◆ Work instruction
Return each line of the records below in which the string "only" turns up.

┄┄┄┄┄┄┄┄┄┄┄┄┄┄┄┄┄┄┄┄

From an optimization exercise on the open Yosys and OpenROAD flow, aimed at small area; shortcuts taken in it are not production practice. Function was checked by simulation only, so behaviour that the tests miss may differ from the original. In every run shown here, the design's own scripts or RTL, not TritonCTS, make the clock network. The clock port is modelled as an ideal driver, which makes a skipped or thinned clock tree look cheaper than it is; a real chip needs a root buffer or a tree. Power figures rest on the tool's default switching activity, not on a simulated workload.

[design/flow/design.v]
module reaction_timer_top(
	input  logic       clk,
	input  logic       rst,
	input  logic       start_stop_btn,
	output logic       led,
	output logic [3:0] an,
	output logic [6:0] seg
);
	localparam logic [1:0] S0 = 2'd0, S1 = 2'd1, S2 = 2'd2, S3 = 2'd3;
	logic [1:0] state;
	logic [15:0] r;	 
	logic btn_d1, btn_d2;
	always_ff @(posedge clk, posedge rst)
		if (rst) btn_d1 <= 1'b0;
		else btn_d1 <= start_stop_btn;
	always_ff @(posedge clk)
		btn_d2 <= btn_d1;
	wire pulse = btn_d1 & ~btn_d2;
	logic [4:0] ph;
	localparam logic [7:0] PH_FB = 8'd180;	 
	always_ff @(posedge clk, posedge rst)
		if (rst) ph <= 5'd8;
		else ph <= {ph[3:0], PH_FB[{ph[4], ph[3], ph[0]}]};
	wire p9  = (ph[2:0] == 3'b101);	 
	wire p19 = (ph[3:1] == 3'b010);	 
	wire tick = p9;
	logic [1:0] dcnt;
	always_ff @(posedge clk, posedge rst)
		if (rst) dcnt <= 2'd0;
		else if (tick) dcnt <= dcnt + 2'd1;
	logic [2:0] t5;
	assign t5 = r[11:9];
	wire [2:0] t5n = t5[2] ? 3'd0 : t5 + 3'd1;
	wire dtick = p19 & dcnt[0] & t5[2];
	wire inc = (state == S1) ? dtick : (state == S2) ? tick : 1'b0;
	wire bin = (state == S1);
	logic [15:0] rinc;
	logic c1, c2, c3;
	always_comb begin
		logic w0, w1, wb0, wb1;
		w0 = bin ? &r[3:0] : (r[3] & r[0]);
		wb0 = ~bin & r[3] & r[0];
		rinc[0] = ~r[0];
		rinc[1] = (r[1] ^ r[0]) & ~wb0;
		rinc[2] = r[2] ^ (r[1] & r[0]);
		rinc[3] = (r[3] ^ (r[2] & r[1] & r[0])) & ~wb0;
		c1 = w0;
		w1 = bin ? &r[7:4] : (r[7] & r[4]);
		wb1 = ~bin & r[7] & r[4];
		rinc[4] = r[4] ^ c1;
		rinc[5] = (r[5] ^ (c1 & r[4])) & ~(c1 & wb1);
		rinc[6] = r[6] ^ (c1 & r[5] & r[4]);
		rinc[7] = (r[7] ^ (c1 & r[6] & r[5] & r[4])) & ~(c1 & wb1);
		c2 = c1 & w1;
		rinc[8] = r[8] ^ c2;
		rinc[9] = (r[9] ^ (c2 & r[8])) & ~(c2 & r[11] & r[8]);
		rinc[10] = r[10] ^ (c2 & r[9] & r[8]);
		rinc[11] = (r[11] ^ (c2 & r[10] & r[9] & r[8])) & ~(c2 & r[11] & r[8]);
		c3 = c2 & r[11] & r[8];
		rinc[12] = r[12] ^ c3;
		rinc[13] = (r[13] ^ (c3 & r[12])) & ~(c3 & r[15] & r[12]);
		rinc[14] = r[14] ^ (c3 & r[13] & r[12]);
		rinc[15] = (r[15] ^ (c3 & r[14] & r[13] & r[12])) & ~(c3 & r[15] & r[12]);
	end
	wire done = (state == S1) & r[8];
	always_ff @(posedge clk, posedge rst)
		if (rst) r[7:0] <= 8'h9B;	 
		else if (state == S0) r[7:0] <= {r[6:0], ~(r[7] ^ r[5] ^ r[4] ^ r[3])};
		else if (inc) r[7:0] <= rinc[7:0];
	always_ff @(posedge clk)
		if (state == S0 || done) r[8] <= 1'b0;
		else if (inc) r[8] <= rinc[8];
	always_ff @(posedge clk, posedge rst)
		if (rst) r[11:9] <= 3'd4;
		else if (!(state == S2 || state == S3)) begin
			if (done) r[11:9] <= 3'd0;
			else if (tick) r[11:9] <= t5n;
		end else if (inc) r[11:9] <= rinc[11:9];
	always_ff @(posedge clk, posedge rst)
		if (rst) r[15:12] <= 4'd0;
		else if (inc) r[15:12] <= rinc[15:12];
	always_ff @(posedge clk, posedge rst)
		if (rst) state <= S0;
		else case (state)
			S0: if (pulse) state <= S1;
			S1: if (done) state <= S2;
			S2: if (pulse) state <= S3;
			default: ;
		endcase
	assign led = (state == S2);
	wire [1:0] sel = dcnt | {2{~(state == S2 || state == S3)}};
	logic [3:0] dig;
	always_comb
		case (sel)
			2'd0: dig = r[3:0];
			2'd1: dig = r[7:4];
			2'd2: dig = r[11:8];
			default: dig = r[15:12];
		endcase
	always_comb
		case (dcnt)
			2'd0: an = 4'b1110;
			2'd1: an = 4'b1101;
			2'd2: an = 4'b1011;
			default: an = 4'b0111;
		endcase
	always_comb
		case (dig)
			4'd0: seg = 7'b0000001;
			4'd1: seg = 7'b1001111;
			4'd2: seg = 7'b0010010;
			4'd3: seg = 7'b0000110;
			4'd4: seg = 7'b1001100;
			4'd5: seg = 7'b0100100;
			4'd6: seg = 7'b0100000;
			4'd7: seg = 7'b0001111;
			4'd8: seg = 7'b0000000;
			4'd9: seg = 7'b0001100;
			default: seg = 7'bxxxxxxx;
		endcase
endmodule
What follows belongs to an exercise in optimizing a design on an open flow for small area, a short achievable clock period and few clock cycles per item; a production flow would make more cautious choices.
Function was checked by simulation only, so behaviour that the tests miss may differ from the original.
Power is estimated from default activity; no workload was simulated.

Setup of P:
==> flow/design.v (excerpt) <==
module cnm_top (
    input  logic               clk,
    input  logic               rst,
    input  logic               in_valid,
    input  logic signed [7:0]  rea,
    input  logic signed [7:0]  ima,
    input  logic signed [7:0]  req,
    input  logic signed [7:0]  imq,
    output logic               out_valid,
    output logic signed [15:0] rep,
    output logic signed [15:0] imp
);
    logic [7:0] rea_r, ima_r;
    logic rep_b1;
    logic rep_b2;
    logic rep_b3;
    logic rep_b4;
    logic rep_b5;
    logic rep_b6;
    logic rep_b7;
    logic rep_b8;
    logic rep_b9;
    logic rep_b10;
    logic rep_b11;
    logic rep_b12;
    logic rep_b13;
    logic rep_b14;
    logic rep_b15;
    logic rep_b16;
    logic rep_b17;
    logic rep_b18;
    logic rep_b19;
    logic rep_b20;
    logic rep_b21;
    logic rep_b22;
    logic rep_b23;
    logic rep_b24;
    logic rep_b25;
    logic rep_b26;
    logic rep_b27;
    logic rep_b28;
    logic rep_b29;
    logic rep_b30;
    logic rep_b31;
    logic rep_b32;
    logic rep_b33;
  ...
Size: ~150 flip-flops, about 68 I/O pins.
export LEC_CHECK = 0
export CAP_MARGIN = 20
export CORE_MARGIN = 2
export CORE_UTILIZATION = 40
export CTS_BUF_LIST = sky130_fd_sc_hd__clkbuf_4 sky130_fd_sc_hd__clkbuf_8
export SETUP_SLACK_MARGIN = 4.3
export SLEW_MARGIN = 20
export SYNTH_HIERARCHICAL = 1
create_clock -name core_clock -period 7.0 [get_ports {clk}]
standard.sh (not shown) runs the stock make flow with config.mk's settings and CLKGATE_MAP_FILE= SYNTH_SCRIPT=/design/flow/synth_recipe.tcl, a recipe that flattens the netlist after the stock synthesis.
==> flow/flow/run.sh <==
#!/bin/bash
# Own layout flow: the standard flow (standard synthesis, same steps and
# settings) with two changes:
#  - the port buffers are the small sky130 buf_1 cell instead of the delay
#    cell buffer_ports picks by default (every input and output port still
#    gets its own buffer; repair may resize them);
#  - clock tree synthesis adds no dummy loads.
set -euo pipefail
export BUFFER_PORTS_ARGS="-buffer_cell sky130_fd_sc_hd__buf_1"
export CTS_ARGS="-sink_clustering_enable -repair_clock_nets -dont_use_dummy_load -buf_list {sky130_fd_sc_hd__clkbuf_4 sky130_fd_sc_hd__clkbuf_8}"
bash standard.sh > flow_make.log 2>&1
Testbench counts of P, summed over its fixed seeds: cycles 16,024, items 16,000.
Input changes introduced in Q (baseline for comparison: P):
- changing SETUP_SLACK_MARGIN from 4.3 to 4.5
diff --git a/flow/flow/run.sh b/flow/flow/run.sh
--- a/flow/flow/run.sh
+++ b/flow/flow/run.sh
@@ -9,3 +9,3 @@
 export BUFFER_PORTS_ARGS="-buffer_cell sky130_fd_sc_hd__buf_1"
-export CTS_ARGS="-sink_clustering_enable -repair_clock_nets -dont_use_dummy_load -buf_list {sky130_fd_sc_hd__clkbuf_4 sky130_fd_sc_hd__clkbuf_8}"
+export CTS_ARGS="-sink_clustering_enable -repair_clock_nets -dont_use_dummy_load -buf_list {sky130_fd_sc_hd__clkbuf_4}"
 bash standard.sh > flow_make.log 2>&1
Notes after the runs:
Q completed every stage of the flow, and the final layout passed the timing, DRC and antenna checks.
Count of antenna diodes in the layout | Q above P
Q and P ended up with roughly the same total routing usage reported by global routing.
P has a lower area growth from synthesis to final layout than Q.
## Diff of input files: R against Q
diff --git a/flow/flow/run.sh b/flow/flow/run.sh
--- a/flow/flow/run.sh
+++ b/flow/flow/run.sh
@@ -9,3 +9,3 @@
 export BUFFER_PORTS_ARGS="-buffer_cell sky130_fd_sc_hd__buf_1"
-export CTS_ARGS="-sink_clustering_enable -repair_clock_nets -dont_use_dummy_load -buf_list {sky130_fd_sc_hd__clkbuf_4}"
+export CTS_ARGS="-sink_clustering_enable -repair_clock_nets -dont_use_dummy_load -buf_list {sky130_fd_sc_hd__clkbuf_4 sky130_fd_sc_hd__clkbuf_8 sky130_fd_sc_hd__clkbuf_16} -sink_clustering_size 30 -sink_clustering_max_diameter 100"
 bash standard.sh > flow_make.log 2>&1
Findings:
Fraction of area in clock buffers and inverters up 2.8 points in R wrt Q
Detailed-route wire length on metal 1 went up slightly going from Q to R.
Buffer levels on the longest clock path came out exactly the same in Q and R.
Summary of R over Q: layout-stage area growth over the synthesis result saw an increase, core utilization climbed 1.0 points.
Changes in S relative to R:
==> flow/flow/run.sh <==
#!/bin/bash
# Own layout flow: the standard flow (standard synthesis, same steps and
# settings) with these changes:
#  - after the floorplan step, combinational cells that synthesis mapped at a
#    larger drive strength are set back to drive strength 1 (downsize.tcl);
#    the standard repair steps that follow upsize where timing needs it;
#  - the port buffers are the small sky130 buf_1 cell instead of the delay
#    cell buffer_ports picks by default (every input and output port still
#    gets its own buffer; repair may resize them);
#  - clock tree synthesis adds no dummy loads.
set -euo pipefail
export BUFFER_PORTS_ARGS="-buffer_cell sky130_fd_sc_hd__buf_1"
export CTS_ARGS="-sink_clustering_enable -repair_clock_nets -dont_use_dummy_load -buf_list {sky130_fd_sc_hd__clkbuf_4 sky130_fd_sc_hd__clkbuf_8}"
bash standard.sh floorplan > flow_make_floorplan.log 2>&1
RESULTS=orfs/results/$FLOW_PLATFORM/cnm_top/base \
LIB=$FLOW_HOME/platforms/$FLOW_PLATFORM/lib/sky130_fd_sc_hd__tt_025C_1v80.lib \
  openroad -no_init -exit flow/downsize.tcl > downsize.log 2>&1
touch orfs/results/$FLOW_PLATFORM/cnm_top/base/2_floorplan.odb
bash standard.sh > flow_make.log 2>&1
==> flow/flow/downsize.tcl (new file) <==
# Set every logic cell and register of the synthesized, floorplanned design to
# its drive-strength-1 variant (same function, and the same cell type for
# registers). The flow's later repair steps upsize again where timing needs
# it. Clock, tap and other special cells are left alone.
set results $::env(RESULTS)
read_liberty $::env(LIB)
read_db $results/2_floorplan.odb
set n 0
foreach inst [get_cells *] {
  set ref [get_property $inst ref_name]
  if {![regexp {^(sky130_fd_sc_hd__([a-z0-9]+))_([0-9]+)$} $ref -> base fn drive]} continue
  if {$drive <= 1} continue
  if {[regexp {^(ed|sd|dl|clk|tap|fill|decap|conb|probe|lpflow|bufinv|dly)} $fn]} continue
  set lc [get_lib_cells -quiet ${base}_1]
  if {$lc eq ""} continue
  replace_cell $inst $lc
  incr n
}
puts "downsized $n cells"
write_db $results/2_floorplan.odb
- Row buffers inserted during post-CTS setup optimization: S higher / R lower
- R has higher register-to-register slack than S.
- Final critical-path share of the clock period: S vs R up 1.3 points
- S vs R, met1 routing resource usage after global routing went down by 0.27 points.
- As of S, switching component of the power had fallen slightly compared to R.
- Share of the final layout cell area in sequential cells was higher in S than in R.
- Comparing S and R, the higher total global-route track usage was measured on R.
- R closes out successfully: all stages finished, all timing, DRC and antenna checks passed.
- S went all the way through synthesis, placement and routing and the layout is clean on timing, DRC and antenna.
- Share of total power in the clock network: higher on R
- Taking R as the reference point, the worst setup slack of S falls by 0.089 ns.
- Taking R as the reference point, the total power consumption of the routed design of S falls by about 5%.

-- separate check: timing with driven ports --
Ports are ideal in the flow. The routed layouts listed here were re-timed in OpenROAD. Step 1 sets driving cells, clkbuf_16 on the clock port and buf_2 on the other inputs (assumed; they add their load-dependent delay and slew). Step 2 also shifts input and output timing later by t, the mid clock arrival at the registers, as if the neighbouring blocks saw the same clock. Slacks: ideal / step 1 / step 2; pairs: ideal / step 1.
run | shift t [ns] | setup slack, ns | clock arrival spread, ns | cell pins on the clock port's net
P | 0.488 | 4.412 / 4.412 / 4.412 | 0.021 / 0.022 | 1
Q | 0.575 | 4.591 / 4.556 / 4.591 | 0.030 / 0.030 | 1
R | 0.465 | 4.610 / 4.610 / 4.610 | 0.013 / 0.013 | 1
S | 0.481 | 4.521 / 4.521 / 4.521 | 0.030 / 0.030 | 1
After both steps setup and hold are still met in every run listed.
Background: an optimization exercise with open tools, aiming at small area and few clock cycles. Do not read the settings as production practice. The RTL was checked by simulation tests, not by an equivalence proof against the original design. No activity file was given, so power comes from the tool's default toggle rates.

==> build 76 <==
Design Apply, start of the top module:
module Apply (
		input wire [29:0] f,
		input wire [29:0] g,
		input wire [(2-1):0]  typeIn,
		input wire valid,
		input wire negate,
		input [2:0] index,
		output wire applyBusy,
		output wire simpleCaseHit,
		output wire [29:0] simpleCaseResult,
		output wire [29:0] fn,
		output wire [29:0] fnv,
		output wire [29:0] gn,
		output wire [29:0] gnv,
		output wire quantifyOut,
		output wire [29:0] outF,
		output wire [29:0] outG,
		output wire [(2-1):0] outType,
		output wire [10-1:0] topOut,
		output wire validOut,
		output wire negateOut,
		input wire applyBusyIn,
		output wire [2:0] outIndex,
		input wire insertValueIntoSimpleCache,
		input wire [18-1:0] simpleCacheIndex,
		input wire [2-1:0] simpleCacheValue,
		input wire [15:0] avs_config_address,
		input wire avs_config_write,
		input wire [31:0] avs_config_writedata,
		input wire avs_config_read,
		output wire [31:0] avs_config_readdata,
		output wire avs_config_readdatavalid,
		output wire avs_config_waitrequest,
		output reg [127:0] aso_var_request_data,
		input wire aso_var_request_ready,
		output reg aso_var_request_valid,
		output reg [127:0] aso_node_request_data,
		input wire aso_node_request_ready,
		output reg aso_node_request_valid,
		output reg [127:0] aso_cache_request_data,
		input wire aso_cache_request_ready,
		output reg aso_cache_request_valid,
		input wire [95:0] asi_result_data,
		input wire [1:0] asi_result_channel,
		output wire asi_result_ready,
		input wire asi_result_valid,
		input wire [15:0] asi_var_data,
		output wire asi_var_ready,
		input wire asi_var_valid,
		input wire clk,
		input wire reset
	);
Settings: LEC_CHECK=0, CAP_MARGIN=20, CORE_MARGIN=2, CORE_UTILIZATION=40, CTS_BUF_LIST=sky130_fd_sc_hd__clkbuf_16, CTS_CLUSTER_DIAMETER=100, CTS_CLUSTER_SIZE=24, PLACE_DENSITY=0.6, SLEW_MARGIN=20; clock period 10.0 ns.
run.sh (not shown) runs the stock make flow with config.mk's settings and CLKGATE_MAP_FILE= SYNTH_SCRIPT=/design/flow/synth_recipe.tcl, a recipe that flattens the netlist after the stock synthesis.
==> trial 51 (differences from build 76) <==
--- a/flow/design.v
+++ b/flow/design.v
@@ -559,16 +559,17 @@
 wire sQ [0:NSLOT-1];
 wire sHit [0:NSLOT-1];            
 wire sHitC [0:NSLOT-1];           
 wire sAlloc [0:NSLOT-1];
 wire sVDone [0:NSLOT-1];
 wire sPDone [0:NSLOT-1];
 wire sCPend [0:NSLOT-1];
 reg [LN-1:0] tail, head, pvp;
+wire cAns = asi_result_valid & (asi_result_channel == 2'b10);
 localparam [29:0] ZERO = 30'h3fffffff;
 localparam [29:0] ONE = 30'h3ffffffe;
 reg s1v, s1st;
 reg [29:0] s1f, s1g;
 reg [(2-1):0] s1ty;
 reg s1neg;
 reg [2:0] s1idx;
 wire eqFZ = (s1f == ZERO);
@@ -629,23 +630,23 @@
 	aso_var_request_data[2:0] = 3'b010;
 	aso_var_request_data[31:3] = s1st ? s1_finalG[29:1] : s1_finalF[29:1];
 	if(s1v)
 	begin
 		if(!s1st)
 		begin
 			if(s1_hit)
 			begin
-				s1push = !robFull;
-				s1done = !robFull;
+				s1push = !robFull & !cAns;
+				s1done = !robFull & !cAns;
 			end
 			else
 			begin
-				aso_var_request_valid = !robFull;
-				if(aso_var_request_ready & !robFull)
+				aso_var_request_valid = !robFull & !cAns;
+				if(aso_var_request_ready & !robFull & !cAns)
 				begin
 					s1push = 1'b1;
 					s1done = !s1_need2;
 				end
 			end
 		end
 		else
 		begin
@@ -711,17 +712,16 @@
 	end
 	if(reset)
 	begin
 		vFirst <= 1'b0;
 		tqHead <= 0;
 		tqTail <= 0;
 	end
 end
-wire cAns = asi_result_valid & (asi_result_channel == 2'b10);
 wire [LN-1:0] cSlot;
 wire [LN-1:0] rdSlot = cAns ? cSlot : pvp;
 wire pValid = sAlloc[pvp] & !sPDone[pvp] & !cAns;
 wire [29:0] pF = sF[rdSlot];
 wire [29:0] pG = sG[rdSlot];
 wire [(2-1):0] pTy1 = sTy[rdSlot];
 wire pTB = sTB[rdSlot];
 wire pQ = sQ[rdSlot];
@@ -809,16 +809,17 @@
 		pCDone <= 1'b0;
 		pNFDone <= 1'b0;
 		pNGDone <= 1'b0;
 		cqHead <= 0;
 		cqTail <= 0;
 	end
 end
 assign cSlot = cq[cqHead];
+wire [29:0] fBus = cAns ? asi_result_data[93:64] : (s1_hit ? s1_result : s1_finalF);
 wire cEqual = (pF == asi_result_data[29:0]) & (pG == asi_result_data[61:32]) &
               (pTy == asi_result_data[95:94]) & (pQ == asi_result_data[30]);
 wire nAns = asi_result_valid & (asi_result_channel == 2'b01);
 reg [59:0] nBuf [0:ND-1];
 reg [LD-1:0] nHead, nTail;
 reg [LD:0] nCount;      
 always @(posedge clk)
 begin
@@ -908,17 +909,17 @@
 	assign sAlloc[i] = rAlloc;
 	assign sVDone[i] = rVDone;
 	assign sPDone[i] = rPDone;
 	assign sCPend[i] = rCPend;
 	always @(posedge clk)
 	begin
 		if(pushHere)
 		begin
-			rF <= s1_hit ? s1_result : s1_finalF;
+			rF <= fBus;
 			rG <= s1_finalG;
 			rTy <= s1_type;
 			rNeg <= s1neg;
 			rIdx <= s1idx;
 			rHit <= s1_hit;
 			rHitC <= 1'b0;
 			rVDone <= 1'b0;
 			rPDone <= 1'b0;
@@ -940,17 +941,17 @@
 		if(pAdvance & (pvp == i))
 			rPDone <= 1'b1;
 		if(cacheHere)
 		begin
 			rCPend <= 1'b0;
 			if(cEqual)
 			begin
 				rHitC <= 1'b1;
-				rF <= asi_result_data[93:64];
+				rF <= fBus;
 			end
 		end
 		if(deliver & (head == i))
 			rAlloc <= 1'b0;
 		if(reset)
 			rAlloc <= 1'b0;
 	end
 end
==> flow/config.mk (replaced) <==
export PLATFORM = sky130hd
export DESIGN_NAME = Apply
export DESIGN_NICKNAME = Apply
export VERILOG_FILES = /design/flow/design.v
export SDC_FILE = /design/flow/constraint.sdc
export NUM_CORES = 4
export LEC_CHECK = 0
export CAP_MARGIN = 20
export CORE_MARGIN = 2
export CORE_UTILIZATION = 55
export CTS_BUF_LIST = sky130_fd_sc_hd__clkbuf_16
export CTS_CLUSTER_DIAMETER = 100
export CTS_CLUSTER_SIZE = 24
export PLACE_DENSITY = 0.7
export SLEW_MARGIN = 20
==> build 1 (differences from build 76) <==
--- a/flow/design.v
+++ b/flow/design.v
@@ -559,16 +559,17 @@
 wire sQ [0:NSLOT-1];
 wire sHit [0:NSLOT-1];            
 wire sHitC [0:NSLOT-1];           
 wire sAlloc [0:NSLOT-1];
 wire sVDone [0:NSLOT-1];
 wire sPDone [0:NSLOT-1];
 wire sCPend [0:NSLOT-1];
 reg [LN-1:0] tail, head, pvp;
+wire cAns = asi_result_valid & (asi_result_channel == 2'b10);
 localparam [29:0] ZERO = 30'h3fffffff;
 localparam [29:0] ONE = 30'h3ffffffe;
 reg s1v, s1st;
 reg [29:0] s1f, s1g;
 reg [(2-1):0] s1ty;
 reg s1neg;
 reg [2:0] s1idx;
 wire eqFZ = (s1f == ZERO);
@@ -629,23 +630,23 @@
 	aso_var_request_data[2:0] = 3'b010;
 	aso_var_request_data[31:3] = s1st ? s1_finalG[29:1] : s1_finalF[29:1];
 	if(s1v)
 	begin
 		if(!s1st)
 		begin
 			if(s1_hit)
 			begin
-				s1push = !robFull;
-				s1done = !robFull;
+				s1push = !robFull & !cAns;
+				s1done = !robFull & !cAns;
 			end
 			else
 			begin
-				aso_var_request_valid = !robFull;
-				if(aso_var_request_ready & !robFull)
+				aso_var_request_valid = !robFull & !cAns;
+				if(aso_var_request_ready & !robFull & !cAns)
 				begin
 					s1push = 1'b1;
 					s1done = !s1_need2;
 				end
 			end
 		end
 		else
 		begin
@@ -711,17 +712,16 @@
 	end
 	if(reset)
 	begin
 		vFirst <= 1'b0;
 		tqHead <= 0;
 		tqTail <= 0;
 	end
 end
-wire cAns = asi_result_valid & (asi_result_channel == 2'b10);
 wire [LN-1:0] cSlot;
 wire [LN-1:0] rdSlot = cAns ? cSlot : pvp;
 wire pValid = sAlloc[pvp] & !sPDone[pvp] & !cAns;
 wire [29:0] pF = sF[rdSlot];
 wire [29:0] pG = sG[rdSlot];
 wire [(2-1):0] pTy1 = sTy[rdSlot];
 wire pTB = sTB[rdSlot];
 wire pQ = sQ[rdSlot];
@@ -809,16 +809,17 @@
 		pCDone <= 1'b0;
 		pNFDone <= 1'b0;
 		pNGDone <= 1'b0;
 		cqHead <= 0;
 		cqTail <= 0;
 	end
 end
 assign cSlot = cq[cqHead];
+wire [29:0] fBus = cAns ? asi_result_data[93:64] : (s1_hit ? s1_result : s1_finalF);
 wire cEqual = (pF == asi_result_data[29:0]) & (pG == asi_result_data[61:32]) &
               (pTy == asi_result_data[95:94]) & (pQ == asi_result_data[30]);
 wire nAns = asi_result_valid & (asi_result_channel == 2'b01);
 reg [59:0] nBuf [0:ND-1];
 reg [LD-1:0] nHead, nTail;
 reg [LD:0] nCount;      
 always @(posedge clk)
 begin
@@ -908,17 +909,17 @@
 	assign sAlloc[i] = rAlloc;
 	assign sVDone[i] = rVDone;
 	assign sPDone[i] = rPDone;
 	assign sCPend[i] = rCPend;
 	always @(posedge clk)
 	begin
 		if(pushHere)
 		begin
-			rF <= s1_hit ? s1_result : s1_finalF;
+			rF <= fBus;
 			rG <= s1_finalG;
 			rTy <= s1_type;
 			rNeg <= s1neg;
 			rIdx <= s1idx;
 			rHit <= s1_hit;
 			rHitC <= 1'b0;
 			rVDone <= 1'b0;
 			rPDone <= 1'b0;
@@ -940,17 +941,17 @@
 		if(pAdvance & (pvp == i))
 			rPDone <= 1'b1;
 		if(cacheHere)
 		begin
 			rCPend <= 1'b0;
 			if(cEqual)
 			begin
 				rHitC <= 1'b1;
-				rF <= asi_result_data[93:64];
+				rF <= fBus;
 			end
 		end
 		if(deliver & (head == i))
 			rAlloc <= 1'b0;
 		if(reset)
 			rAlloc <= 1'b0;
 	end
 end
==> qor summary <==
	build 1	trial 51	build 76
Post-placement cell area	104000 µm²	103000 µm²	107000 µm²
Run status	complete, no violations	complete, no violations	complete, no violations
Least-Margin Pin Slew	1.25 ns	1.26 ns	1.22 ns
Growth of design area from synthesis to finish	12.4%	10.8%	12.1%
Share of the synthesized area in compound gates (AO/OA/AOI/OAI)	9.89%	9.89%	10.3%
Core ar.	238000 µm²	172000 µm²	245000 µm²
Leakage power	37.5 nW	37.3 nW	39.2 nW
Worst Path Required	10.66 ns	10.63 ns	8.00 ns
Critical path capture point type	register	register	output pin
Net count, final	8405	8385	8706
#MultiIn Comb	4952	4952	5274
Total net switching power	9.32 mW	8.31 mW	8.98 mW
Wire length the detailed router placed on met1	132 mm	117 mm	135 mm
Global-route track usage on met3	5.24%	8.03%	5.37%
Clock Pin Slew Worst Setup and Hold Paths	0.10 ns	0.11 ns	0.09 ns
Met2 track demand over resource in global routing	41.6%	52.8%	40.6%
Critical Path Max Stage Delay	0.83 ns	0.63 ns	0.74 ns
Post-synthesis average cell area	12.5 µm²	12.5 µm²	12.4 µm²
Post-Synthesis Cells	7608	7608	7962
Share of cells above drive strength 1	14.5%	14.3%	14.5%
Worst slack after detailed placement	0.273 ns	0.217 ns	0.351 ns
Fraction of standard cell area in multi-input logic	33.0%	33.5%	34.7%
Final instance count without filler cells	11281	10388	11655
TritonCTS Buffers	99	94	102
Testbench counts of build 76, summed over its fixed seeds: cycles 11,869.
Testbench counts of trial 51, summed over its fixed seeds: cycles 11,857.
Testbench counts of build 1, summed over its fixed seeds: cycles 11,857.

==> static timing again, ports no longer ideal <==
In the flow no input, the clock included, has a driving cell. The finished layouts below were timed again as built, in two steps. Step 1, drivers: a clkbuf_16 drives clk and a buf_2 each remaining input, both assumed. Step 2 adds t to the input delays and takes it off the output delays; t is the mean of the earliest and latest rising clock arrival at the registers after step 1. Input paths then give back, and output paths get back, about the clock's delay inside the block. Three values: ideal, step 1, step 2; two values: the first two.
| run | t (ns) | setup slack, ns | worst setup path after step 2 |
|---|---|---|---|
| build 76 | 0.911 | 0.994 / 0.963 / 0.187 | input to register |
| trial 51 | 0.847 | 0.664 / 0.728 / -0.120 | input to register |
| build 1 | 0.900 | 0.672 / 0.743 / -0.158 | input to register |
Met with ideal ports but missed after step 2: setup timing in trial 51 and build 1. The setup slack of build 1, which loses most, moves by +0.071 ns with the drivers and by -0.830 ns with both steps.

┄┄┄┄┄┄┄┄┄┄┄┄┄┄┄┄┄┄┄┄

◆ Exercise result
From an optimization exercise on the open Yosys and OpenROAD flow, aimed at small area; shortcuts taken in it are not production practice. Function was checked by simulation only, so behaviour that the tests miss may differ from the original. In every run shown here, the design's own scripts or RTL, not TritonCTS, make the clock network. The clock port is modelled as an ideal driver, which makes a skipped or thinned clock tree look cheaper than it is; a real chip needs a root buffer or a tree. Power figures rest on the tool's default switching activity, not on a simulated workload.
Function was checked by simulation only, so behaviour that the tests miss may differ from the original.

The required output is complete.